Assigned task »
From the records below, print exactly the lines starting at the one containing "Yosys, hierarchy flattened" and ending at the one containing "depth in word-level", ends included, and nothing else.
Start of Supplied information
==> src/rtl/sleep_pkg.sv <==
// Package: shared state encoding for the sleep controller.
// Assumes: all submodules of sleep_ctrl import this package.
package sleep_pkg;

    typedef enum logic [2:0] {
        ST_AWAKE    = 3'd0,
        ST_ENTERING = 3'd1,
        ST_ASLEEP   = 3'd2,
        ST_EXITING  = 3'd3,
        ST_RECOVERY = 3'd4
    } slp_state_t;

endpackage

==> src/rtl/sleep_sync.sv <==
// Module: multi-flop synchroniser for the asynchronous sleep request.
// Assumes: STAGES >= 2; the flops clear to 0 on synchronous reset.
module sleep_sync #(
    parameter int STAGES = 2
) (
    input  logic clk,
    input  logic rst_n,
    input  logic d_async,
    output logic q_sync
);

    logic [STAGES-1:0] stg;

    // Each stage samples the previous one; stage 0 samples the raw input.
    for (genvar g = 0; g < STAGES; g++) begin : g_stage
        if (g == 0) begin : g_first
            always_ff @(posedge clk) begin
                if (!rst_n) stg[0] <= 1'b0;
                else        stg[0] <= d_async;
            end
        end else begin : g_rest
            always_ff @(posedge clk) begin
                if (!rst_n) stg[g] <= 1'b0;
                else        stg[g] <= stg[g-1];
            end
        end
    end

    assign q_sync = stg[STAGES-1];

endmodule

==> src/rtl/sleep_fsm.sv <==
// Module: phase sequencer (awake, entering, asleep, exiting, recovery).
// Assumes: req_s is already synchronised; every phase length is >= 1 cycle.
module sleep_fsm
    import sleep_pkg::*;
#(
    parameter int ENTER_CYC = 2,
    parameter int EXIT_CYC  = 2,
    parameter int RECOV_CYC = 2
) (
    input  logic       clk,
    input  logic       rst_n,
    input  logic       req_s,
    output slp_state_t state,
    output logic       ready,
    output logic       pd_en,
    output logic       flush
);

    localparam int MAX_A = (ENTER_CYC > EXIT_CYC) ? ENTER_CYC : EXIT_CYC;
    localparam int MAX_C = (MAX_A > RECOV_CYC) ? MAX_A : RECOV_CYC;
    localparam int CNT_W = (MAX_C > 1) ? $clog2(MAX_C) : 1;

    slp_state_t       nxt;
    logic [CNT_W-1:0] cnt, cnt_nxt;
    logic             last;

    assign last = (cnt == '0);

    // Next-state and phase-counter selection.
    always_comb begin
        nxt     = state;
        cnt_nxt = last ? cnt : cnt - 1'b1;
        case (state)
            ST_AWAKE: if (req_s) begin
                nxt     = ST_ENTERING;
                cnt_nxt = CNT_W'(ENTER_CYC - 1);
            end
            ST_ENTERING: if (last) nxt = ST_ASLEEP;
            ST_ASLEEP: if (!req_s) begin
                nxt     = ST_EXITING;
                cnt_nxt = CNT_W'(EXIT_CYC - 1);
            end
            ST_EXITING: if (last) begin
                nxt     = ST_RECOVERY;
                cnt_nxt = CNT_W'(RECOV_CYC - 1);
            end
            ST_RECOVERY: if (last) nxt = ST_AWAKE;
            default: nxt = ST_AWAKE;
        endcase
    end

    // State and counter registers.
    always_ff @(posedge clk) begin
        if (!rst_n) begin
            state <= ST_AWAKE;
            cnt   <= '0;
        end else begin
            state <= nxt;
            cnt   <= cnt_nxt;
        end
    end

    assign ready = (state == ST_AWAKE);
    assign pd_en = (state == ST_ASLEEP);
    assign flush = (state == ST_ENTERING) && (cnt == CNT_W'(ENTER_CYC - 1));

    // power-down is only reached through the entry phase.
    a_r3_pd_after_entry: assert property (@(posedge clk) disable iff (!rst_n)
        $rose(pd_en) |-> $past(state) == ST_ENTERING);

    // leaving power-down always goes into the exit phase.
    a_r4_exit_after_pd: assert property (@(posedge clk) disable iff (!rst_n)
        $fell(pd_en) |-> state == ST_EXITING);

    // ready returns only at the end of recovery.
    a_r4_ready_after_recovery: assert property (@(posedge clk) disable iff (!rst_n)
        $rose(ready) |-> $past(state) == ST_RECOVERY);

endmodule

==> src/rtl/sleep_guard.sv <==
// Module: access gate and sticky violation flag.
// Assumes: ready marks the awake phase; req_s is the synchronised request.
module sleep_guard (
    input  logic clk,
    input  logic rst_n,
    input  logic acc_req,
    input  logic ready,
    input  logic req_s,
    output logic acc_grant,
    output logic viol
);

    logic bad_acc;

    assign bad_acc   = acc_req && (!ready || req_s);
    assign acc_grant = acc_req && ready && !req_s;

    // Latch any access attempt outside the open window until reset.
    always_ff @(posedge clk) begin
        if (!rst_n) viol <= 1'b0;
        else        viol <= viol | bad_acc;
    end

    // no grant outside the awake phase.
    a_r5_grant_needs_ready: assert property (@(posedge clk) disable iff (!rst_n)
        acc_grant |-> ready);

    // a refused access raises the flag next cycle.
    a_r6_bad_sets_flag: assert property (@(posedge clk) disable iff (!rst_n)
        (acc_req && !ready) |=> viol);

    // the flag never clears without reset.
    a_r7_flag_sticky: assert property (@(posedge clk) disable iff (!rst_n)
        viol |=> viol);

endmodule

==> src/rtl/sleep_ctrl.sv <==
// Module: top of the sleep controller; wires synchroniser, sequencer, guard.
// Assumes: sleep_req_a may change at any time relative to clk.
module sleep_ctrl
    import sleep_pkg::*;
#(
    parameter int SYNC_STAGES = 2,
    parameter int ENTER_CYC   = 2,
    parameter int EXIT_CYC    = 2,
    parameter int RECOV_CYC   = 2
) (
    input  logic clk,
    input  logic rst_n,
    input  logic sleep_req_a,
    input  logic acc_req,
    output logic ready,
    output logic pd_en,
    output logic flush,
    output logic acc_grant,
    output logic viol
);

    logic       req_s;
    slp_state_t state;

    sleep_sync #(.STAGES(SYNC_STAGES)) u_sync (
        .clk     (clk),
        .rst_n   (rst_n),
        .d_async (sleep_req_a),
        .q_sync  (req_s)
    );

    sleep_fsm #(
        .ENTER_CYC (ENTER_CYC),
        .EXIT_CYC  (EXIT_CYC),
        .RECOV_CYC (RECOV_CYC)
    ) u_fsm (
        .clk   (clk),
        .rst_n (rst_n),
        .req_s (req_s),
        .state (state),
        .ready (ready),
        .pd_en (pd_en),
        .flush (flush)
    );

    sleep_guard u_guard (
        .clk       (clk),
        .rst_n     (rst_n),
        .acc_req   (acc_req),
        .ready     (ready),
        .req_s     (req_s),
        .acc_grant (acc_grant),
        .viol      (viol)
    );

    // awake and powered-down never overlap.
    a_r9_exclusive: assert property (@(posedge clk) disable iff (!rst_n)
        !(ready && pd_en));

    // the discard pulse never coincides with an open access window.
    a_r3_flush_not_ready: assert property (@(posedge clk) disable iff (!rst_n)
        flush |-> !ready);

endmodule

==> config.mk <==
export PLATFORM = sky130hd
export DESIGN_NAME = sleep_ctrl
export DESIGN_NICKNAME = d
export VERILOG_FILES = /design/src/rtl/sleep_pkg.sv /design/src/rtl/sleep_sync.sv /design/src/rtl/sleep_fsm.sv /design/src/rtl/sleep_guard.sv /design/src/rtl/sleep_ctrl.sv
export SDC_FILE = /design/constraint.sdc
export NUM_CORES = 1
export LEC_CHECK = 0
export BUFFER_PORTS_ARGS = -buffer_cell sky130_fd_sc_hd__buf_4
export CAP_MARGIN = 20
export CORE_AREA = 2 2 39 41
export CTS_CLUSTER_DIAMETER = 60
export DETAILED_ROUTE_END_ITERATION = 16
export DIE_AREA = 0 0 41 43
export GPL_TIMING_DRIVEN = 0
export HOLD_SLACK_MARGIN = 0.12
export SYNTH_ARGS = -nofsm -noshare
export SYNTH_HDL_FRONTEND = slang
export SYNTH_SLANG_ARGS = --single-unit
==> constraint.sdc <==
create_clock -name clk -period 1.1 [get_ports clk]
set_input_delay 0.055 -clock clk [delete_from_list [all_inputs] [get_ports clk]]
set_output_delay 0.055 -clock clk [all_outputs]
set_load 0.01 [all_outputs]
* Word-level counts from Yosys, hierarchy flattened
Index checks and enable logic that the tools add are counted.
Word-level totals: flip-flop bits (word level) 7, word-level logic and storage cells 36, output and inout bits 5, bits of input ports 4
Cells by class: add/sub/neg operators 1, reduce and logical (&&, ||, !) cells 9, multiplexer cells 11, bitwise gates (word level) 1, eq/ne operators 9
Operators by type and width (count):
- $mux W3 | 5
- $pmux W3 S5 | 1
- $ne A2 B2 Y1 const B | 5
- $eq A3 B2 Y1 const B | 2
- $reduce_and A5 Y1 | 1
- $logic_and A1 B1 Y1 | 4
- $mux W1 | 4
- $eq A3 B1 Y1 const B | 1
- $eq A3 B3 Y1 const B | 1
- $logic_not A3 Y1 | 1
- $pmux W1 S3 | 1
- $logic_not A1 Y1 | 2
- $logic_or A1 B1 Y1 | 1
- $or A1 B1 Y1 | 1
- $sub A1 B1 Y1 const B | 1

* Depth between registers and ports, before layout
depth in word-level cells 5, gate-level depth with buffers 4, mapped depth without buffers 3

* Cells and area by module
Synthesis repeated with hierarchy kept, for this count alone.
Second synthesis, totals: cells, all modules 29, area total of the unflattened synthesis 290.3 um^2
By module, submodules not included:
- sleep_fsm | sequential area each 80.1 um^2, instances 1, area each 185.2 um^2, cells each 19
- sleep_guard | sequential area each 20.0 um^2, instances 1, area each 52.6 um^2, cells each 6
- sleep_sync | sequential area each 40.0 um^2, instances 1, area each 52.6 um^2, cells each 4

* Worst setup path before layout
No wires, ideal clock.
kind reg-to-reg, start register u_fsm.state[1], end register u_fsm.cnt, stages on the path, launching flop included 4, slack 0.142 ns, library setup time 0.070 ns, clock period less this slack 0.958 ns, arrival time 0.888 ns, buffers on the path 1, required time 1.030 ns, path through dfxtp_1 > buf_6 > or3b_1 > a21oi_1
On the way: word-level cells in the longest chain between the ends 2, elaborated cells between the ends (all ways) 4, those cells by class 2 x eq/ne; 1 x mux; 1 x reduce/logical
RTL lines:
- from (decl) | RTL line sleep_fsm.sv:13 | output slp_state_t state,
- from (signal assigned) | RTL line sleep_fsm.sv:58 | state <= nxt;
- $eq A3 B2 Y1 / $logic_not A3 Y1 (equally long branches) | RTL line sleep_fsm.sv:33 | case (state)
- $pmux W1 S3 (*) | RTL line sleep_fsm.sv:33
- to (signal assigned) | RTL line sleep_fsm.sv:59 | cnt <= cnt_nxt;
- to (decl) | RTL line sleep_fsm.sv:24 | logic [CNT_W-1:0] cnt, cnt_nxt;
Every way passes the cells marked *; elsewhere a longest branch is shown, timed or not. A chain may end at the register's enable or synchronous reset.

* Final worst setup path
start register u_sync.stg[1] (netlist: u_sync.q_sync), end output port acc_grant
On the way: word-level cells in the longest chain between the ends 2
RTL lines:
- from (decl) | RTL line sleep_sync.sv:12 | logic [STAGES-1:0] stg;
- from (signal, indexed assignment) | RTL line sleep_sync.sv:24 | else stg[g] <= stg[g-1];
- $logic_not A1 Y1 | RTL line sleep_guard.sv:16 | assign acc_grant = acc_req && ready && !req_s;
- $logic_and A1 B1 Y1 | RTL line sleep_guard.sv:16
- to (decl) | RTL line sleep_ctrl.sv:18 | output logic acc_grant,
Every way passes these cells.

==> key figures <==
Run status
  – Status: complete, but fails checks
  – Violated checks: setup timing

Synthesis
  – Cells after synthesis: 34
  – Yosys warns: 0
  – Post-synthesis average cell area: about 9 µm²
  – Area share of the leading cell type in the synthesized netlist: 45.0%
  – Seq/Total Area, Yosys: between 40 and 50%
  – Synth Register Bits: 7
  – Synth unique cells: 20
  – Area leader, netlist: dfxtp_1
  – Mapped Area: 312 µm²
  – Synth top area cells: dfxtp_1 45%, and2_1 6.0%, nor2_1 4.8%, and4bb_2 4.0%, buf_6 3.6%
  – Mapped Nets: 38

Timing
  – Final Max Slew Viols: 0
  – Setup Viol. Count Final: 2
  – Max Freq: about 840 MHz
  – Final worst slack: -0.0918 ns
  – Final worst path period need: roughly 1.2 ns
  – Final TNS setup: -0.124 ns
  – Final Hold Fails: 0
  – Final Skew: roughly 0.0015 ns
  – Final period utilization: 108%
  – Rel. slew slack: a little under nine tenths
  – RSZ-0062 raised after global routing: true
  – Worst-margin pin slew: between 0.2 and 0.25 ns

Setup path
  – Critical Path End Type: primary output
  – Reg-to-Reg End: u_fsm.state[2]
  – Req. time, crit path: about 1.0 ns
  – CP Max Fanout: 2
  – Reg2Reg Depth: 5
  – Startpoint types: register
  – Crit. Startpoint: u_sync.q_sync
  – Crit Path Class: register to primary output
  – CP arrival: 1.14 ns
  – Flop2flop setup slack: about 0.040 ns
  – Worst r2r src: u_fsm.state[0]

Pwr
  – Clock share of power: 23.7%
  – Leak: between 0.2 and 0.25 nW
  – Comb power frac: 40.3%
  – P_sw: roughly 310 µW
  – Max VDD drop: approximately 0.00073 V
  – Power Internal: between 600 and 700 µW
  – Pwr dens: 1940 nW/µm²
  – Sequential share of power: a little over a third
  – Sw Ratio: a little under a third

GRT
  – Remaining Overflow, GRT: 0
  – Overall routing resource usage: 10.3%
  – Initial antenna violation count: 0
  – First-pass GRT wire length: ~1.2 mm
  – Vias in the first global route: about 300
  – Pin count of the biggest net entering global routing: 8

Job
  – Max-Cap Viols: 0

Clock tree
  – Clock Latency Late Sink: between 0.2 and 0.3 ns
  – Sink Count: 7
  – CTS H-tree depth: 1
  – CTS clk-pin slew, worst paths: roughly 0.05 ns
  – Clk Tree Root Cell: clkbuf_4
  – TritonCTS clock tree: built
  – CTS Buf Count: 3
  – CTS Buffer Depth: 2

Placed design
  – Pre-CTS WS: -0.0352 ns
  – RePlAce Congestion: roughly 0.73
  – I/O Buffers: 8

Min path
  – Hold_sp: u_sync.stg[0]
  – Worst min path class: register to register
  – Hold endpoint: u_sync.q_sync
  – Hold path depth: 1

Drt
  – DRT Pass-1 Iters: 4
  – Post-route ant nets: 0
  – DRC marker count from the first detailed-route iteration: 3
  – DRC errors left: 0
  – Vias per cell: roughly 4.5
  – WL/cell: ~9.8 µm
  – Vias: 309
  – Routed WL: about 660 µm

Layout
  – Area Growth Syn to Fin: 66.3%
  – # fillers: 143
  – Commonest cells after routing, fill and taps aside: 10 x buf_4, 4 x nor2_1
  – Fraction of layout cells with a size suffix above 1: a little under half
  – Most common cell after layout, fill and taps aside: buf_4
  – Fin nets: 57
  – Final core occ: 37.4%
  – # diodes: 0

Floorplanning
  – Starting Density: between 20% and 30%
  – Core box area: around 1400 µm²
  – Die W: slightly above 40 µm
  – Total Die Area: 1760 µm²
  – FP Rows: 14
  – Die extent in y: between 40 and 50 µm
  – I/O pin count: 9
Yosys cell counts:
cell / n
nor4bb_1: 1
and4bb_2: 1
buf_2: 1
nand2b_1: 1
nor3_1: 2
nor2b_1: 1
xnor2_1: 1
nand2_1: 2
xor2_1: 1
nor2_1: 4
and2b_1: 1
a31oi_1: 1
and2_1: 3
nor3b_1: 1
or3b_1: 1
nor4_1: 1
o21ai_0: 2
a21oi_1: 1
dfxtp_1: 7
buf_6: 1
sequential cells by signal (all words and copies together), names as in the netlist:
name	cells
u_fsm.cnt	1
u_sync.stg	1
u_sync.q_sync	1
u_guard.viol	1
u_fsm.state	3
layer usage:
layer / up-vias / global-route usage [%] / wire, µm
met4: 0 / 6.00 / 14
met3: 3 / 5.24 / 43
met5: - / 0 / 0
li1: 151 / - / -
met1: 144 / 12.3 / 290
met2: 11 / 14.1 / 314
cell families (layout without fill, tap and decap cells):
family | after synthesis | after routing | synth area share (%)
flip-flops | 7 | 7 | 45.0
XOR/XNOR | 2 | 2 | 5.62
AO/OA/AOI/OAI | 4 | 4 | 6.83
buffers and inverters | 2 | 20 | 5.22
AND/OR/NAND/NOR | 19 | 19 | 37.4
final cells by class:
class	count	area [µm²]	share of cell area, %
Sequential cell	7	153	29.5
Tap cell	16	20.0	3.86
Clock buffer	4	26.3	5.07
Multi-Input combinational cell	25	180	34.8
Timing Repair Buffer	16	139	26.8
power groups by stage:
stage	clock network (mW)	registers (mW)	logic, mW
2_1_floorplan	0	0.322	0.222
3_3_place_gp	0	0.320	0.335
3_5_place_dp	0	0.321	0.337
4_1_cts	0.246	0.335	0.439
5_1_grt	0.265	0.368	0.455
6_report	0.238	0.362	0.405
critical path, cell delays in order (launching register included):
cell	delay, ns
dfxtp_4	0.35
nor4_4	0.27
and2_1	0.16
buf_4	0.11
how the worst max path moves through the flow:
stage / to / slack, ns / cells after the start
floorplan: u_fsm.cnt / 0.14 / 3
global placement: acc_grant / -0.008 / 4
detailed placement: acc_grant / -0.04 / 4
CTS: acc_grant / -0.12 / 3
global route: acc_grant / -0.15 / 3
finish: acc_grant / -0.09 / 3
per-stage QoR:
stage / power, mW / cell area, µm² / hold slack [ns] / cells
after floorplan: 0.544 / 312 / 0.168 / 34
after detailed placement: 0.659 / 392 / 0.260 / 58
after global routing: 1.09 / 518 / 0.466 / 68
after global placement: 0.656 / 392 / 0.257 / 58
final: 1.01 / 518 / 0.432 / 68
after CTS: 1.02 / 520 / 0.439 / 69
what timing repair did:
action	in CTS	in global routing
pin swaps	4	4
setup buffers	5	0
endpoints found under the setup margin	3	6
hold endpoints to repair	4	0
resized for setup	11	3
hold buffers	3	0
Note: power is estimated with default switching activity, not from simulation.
End of Supplied information
The answer »
* Word-level counts from Yosys, hierarchy flattened
Index checks and enable logic that the tools add are counted.
Word-level totals: flip-flop bits (word level) 7, word-level logic and storage cells 36, output and inout bits 5, bits of input ports 4
Cells by class: add/sub/neg operators 1, reduce and logical (&&, ||, !) cells 9, multiplexer cells 11, bitwise gates (word level) 1, eq/ne operators 9
Operators by type and width (count):
- $mux W3 | 5
- $pmux W3 S5 | 1
- $ne A2 B2 Y1 const B | 5
- $eq A3 B2 Y1 const B | 2
- $reduce_and A5 Y1 | 1
- $logic_and A1 B1 Y1 | 4
- $mux W1 | 4
- $eq A3 B1 Y1 const B | 1
- $eq A3 B3 Y1 const B | 1
- $logic_not A3 Y1 | 1
- $pmux W1 S3 | 1
- $logic_not A1 Y1 | 2
- $logic_or A1 B1 Y1 | 1
- $or A1 B1 Y1 | 1
- $sub A1 B1 Y1 const B | 1

* Depth between registers and ports, before layout
depth in word-level cells 5, gate-level depth with buffers 4, mapped depth without buffers 3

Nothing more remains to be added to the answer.